Extinct genus of dinosaurs

Mansourasaurus ("Mansoura lizard") is a genus of herbivorous lithostrotian sauropod dinosaur from the Quseir Formation of Egypt. The type and only species is Mansourasaurus shahinae.

The discovery of Mansourasaurus was considered quite significant by paleontologists, because very few Late Cretaceous sauropod remains have been found in Africa, where the rocky strata that preserve remains elsewhere and produce rich fossil beds were typically not found exposed at or near ground level.

==Discovery and naming==

Voice of America report about the discovery

Hesham Sallam, a paleontologist at Mansoura University, together with a team of students, discovered a sauropod skeleton in the Dakhla Oasis in Egypt's Western Desert. In 2016, it was reported that over thirty dinosaur specimens had been excavated, among them titanosaurian sauropods.

Based on this skeleton, the type species Mansourasaurus shahinae was named and described in January 2018 by Hesham M. Sallam, Eric Gorscak, Patrick M. O'Connor, Iman A. El-Dawoudi, Sanaa El-Sayed, Sara Saber, Mahmoud A. Kora, Joseph J. W. Sertich, Erik R. Seiffert, and Matthew C. Lamanna. The generic name refers to the Mansoura University. The specific name honours Mona Shahin, one of the founders of the Mansoura University Vertebrate Paleontology Center.

The Mansourasaurus specimen described in 2018 is its holotype, MUVP 200, discovered in a layer of the Quseir Formation dating from the late Campanian, about seventy-three million years old. It consists of a partial skeleton with skull and lower jaws. It contains a fragment of the skull roof, a part of the lower braincase, the dentaries of the lower jaws, three neck vertebrae, two back vertebrae, eight ribs, the right scapula, the right coracoid, both humeri, a radius, a third metacarpal, three metatarsals, and parts of osteoderms. The skeleton was found on a surface of four by three metres. It was not articulated.

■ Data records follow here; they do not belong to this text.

== job 101 ==
## Pipelined_Processor
module Pipelined_Processor(
input CLK,
input reset,
output [7:0] imem_addr,
input [15:0] imem_data,
output [7:0] dmem_addr,
output [7:0] dmem_wdata,
output dmem_we,
input [7:0] dmem_rdata,
output [7:0] result 
   );
clock: 13.5 ns
lec_check: 0
abc_area: 1
cap_margin: 20
core_aspect_ratio: 0.5
core_margin: 9
core_utilization: 42
cts_cluster_diameter: 337
cts_cluster_size: 99
hold_slack_margin: 0.06
setup_slack_margin: -1.33
slew_margin: 20
tns_end_percent: 20
run.sh (not shown) runs the stock make flow with config.mk's settings and CLKGATE_MAP_FILE=.
Here is what was changed in the inputs of job 102 compared with job 101.
Settings: a deleted CTS_CLUSTER_DIAMETER that had been 337; a deleted SETUP_SLACK_MARGIN that had been -1.33; a deleted TNS_END_PERCENT that had been 20; a deleted ABC_AREA that had been 1; a deleted HOLD_SLACK_MARGIN that had been 0.06; a deleted CORE_ASPECT_RATIO that had been 0.5; a change of CORE_MARGIN from 9 to 2; a deleted CTS_CLUSTER_SIZE that had been 99; a change of CORE_UTILIZATION from 42 to 64; a change of the clock period (ns, I/O delays scaled along) from 13.5 to 7.31.
==> comparison <==
What the final checks of job 102 revealed, after a flow that finished every stage, was a layout that fails on negative setup slack. Going from job 101 to job 102, the core occupancy in the finished layout was found to have gone up by 36 points. The higher share of final layout cell area taken by clock buffers and inverters came out of job 101. The total routed wire length on the met1 layer in job 102 was lower than what job 101 gave. [job 102 vs job 101] final-report setup violation count: higher in job 102. Changes observed in job 102 relative to job 101: highest clock rate lower; multi-input combinational cell count shows a reduction of about 5%; final non-filler cell area went up about 17%. In the flow results for job 101 and job 102, the wire length of the first global-routing pass is smaller on job 101.
diff inputs: job 102 => job 103
Settings: changing CORE_UTILIZATION from 64 to 72; setting PLACE_DENSITY to 0.67 for the first time; changing the clock period (ns, I/O delays scaled along) from 7.31 to 13.1.
Findings:
Job 103 -> stages 100% | layout checks FAIL | max-capacitance violations, max-slew violations, negative setup slack. There was hardly any difference in clock network latency to the later pin of the worst-skew pair between job 102 and job 103. Wire length was lower in job 103 than in job 102. Number of nets with antenna violations after routing delta (job 103 -> job 102): insignificant. Job 103 ended up with a higher power share of the sequential group than job 102 did. Layout overhead on the synthesized area sits lower in job 103 than in job 102. Compared to job 102, job 103 has number of global-route vias before repair 5.2% lower. Of job 103 and job 102, the lower global-route usage belongs to job 102. Job 103 -> job 102: clock skew flat.

* * *

## run 1
Pipelined_Processor again, from the RTL that the note above started with.
==> flow/design.v (excerpt) <==
module Pipelined_Processor(
input CLK,
input reset,
output [7:0] imem_addr,
input [15:0] imem_data,
output [7:0] dmem_addr,
output [7:0] dmem_wdata,
output dmem_we,
input [7:0] dmem_rdata,
output [7:0] result 
   );
wire pcsrc;
wire [7:0] pcplus1_f;
wire [7:0] pcnext_f;
wire [7:0] pc_f, pc_d;
wire [15:0] instr_f, instr_d;
wire signed [7:0] SrcA_d, SrcA_e;
wire signed [7:0] RD1e, RD2e;  
wire signed [7:0] SrcB ;
wire Zero;
wire [7:0] ALUResult_e, ALUResult_m, ALUResult_w;
wire [3:0] ALUControl_d, ALUControl_e;
wire ALUSrc_d, ALUSrc_e, ResultSrc_e, ResultSrc_d, ResultSrc_m, ResultSrc_w;
wire [7:0] pcplus1_d, pcplus1_e, pcplus1_m, pcplus1_w;
wire [2:0] a1_d, Rs1D, Rs2D;
wire [2:0] Rs1E, Rs2E;
wire [2:0] a1_e, a1_m, a1_w;  
wire [3:0] opcode;
wire [2:0] funct;
wire [7:0] SrcB_reg, SrcB_reg_e, SrcB_reg_m;
wire [7:0] wrtdata;
wire [7:0] read_data_w, read_data_m;
wire MemWrite_d, MemWrite_e, MemWrite_m;
wire regwrite_d, regwrite_e, regwrite_w, regwrite_m;
wire [7:0] ImmExt_d, ImmExt_e;  
wire [1:0] ForwardAE, ForwardBE;
wire stallF, flushD, stallD, flushE;
pc p0(.pcnext(pcnext_f),. reset(reset), .pc(pc_f), .stallF(stallF), .clk(CLK));
assign pcplus1_f = pc_f + 1;
assign imem_addr = pc_f;
assign instr_f = imem_data;
assign opcode = instr_f[15:12];
  ...
make LEC_CHECK=0 ABC_AREA=1 CAP_MARGIN=20 CORE_MARGIN=2 CORE_UTILIZATION=72 CTS_CLUSTER_DIAMETER=263 CTS_CLUSTER_SIZE=58 HOLD_SLACK_MARGIN=-0.09 SETUP_SLACK_MARGIN=1.82 SLEW_MARGIN=20 finish   # period 7.37 ns
Seen in the log of run 1: GRT-0116 during 5_1_grt, after which the run never completed.
Here is what was changed in the inputs of run 2 compared with run 1.
- clearing CTS_CLUSTER_DIAMETER, which used to be 263
- clearing SETUP_SLACK_MARGIN, which used to be 1.82
- clearing CTS_CLUSTER_SIZE, which used to be 58
- clearing HOLD_SLACK_MARGIN, which used to be -0.09
- swapping 72 for 20 in CORE_UTILIZATION
- clearing ABC_AREA, which used to be 1
- swapping 7.37 for 13.2 in the clock period (ns, I/O delays scaled along)
- Of run 2 and run 1, only run 1 fails to reach the end of the flow.
- In the summary table, run 1 is marked failed, with error GRT-0116 raised in 5_1_grt.
- Going from run 1 to run 2, the net count after synthesis was found to have gone down by 178.
- Compared with run 1, run 2 shows a higher count of cell types in the netlist.
- [compare] base=run 1 new=run 2: area after detailed placement rose by 0.83%; mapped cell area +160 µm²; xor/xnor share of the synthesized area +1.1 points; cell count after placement shows an increase of 278; chip footprint rose by 250%.
- Yosys cell count: lower on run 2
The inputs of run 3 differ from those of run 2 as listed below.
- ABC_AREA newly set to 1
- CORE_UTILIZATION changed from 20 to 67
- CTS_CLUSTER_DIAMETER newly set to 222
- CTS_CLUSTER_SIZE newly set to 73
- the clock period (ns, I/O delays scaled along) changed from 13.2 to 11.2
Notes after the runs:
- Run 3 ran in full, but the layout does not pass; the checks complain about setup timing.
- Across both runs, number of rows created at floorplan was lower for run 3 than for run 2.
- Summary of run 3 over run 2: register fraction of the total cell area climbed 1.6 points; routed wirelength normalized by instance count climbed 8.3%.
- Against run 2, worst slack on hold paths in run 3 came out better.
- [compare] base=run 2 new=run 3: number of antenna violations at the first check in global routing moved down, total power now sits higher.
- Compared with run 2, run 3 shows a higher overall global routing resource usage.
- Taking run 2 as the reference, in run 3 remaining design rule violation count ~0 delta, number of cells in the finished layout apart from fillers fell by 350, highest clock rate higher.
- Area after synthesis ends up lower on run 3.
What run 4 does differently from run 3 at the input level:
- ABC_AREA: 1 -> unset
- CORE_UTILIZATION: 67 -> 40
- CTS_CLUSTER_SIZE: 73 -> unset
- CTS_CLUSTER_DIAMETER: 222 -> unset
- the clock period (ns, I/O delays scaled along): 11.2 -> 13.5
[summary]
Compared to run 3, run 4 was floorplanned on a bigger die.
Global-route usage was higher in the run labelled run 3.
Run 4 reached the end of the flow, and the finished layout is clean on the timing, design-rule and antenna checks.
Going from run 3 to run 4, maximum clock frequency shows a reduction of 0.0066 GHz, fraction of area in clock buffers and inverters essentially unchanged.

* * *

Setup of build 51:
Pipelined_Processor again, from the RTL that the note above started with.
make LEC_CHECK=0 CAP_MARGIN=20 CELL_PAD_IN_SITES_DETAIL_PLACEMENT=1 CORE_MARGIN=4 CORE_UTILIZATION=40 HOLD_SLACK_MARGIN=0.05 MIN_ROUTING_LAYER=met2 SETUP_SLACK_MARGIN=3.19 SLEW_MARGIN=40 TNS_END_PERCENT=70 finish   # period 13.5 ns
What build 10 does differently from build 51 at the input level:
# build 51
export LEC_CHECK = 0
export CAP_MARGIN = 20
export CELL_PAD_IN_SITES_DETAIL_PLACEMENT = 1
export CORE_MARGIN = 4
export CORE_UTILIZATION = 40
export HOLD_SLACK_MARGIN = 0.05
export MIN_ROUTING_LAYER = met2
export SETUP_SLACK_MARGIN = 3.19
export SLEW_MARGIN = 40
export TNS_END_PERCENT = 70
create_clock -name core_clock -period 13.5 [get_ports {CLK}]
# build 10
export LEC_CHECK = 0
export CAP_MARGIN = 20
export CELL_PAD_IN_SITES_DETAIL_PLACEMENT = 1
export CORE_MARGIN = 2
export CORE_UTILIZATION = 40
export CTS_CLUSTER_DIAMETER = 198
export MIN_ROUTING_LAYER = met2
export SLEW_MARGIN = 20
export TNS_END_PERCENT = 10
create_clock -name core_clock -period 13.5 [get_ports {CLK}]
- Finished, but not clean: build 10, with negative setup slack.
- Per the comparison of build 10 with build 51, final critical-path required period shows an increase of 0.74 ns, die height shows a reduction of 2.3%.
- Compared build 51 against build 10; minimum hold slack within noise.
[inputs] build 75 vs build 10
# build 10
export LEC_CHECK = 0
export CAP_MARGIN = 20
export CELL_PAD_IN_SITES_DETAIL_PLACEMENT = 1
export CORE_MARGIN = 2
export CORE_UTILIZATION = 40
export CTS_CLUSTER_DIAMETER = 198
export MIN_ROUTING_LAYER = met2
export SLEW_MARGIN = 20
export TNS_END_PERCENT = 10
create_clock -name core_clock -period 13.5 [get_ports {CLK}]
# build 75
export LEC_CHECK = 0
export ABC_AREA = 1
export CAP_MARGIN = 20
export CORE_ASPECT_RATIO = 1.71
export CORE_MARGIN = 2
export CORE_UTILIZATION = 57
export CTS_CLUSTER_DIAMETER = 337
export CTS_CLUSTER_SIZE = 93
export SLEW_MARGIN = 20
export TNS_END_PERCENT = 15
create_clock -name core_clock -period 13.5 [get_ports {CLK}]
Notes after the runs:
Taking build 10 as the reference, in build 75 area growth from synthesis to layout now sits lower; hold slack now sits higher; register-to-register slack now sits higher; total power of the final layout now sits lower; synthesized cell count now sits higher. Comparing build 10 and build 75, the lower via count was measured on build 75. Of build 75 and build 10, it is build 75 that has the higher met1 demand-to-capacity share in global routing. On number of diodes added for antenna fixing: build 75 sits below build 10. Of build 10 and build 75, build 10 shows the lower smallest setup slack after layout, with build 75 above it. Build 75 ran to completion and came out clean on the timing, design-rule and antenna checks.
Modified inputs, build 22 compared to build 75
# build 75
export LEC_CHECK = 0
export ABC_AREA = 1
export CAP_MARGIN = 20
export CORE_ASPECT_RATIO = 1.71
export CORE_MARGIN = 2
export CORE_UTILIZATION = 57
export CTS_CLUSTER_DIAMETER = 337
export CTS_CLUSTER_SIZE = 93
export SLEW_MARGIN = 20
export TNS_END_PERCENT = 15
create_clock -name core_clock -period 13.5 [get_ports {CLK}]
# build 22
export LEC_CHECK = 0
export ABC_AREA = 1
export CAP_MARGIN = 20
export CORE_ASPECT_RATIO = 0.5
export CORE_MARGIN = 2
export CORE_UTILIZATION = 34
export CTS_CLUSTER_DIAMETER = 337
export CTS_CLUSTER_SIZE = 99
export SLEW_MARGIN = 20
export TNS_END_PERCENT = 20
create_clock -name core_clock -period 13.5 [get_ports {CLK}]
--- outcome ---
- No run among build 22 and build 75 stopped early or left any final violation; all are clean.
- As far as maximum frequency is concerned, build 75 and build 22 perform about the same.
- Diff build 75 -> build 22: total design power moved down; area growth from synthesis to final layout went up; area of the placeable core went up 13,000 um2.
- Changes observed in build 22 relative to build 75: proportion of power drawn by combinational gates moved down, wire length on met3 moved up, routed wire length moved down.
No activity file was given, so power comes from the tool's default toggle rates.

The authors concluded that the holotype is a juvenile specimen because the bones of its shoulder girdle had not yet fused. An ulna, specimen MUVP 201, found at twenty metres distance from the skeleton, was not referred to the species as it seemed somewhat too large for the holotype individual and a general connection to the species could not be proven.

==Description==
The not fully-grown holotype individual was about 8-10 m long. It probably weighed about 5,000 kg, approximately the same as a bull African elephant.

The describing authors indicated a number of distinguishing traits. These are autapomorphies, unique derived characters. Each lower jaw dentary bears ten teeth. Where the dentaries touch each other, at the front of the lower jaws, they possess a common "chin", equalling a third of the front height. The horizontal groove in the inner side of the dentary, the fossa Meckeliana, largely opens to below. The anterior middle neck vertebrae are pierced by a foramen in the rear side. In at least one anterior middle neck vertebra, the parapophysis, the process which bears the facet for the lower rib head, has a horizontal length equal to the vertebral centrum as a whole. With some anterior neck vertebrae, the bone web between the heads of the neck rib is pierced by a foramen. The lower end of the radius has a transverse width four times larger than the width measured from the front to the rear.

==Phylogeny==
Mansourasaurus was placed in the Titanosauria in a derived position as a sister species of Lohuecotitan. A cladistic analysis showed it to belong to a clade of otherwise largely Eurasian sauropods, also including Ampelosaurus, Lirainosaurus, Nemegtosaurus, Opisthocoelicaudia, and Paludititan, more or less contemporaneous forms. Hypotheses about relationships between Late Cretaceous African and Eurasian sauropods had been hard to test because very few of their remains had been found in Africa. Mansourasaurus represents the best-known continental African (i.e., excluding Madagascar) titanosaur of the Upper Cretaceous from the time period after the Cenomanian. Its existence would show that the continent was far less isolated from the various Eurasian landmasses than had been assumed. The ancestors of Mansourasaurus would have reached Africa from Europe.